*** Begin section ***
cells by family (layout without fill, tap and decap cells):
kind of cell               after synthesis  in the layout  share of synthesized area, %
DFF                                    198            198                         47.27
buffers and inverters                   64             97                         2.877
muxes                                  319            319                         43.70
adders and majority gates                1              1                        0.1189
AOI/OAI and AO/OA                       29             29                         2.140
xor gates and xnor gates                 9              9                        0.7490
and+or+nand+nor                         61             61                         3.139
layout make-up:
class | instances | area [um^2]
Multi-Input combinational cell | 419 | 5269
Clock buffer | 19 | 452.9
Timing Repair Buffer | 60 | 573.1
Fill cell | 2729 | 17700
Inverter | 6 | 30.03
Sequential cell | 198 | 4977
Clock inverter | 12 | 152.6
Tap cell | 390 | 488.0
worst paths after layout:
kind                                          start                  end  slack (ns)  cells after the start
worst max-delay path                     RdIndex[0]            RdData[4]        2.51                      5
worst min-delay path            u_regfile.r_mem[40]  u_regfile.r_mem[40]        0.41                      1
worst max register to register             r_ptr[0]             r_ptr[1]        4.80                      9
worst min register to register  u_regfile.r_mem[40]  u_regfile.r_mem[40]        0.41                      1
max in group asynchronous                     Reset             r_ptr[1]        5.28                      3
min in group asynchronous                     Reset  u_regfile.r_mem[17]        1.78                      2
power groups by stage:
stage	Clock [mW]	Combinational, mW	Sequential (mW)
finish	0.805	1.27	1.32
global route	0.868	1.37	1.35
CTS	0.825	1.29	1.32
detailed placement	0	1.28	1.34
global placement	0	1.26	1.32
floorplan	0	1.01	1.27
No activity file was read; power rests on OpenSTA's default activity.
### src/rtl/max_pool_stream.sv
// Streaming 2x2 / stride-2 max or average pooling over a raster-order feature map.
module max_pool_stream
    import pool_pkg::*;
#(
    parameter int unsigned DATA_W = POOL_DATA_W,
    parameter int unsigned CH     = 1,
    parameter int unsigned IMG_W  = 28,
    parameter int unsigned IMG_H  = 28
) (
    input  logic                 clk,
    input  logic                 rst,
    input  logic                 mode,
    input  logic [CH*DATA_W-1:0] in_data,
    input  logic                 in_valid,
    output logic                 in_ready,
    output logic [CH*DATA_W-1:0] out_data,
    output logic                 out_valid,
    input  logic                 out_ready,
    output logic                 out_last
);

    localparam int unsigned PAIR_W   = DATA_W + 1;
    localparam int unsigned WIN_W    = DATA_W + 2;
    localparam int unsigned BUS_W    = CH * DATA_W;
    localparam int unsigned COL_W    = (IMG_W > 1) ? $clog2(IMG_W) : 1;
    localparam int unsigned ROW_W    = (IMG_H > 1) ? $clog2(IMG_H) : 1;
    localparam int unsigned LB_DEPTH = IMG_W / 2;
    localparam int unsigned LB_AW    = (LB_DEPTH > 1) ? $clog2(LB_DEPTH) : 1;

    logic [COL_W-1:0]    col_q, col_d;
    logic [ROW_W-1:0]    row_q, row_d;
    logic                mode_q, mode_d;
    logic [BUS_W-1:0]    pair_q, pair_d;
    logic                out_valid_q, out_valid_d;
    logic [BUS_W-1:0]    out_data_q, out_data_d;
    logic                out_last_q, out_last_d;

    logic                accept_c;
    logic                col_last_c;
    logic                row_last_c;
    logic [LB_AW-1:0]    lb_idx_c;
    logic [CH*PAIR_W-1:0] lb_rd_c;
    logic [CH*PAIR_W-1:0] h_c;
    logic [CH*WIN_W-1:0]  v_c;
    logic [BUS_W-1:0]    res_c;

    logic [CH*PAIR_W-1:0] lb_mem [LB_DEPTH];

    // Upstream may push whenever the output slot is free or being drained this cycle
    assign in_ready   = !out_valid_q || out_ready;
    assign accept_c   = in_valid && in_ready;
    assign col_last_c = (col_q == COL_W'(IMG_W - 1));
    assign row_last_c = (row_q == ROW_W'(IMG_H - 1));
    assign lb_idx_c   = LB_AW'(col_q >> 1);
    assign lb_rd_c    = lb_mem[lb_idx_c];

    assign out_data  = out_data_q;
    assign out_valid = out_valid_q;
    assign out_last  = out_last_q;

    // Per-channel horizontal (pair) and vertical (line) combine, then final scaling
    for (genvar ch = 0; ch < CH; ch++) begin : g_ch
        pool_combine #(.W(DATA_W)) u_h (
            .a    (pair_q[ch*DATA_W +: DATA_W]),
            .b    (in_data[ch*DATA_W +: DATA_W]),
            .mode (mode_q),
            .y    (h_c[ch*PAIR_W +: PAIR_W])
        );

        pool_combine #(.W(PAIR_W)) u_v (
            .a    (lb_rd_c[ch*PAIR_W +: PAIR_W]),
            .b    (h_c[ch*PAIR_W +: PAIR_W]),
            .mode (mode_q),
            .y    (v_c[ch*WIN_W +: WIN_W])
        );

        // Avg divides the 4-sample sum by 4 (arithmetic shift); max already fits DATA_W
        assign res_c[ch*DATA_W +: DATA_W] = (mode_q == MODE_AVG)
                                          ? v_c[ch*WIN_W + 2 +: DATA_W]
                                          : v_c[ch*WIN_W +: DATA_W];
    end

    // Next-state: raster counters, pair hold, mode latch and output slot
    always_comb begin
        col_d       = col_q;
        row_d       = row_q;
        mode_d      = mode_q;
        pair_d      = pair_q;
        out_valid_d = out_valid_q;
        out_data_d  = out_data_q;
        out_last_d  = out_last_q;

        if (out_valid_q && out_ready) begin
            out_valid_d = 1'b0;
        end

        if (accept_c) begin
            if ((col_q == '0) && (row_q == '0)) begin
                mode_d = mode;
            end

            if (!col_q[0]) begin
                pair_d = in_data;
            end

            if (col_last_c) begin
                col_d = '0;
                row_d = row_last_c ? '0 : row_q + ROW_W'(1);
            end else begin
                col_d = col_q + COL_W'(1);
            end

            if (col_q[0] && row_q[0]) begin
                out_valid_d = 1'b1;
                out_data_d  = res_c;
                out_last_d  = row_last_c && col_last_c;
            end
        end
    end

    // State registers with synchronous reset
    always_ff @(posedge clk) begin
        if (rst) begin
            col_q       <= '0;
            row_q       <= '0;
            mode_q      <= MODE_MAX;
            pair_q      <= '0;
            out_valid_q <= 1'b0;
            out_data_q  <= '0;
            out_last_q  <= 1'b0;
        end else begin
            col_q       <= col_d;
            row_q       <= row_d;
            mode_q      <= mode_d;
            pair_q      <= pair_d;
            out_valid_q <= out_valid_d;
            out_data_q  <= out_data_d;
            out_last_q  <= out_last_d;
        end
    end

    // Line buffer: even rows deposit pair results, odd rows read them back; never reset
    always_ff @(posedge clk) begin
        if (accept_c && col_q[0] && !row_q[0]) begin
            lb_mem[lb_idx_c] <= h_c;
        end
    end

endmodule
*** End section ***
REQUIREMENT
Scan the material above for the word "delay", and copy every line in which it is found.

ANSWER TO THIS TASK
worst max-delay path                     RdIndex[0]            RdData[4]        2.51                      5
worst min-delay path            u_regfile.r_mem[40]  u_regfile.r_mem[40]        0.41                      1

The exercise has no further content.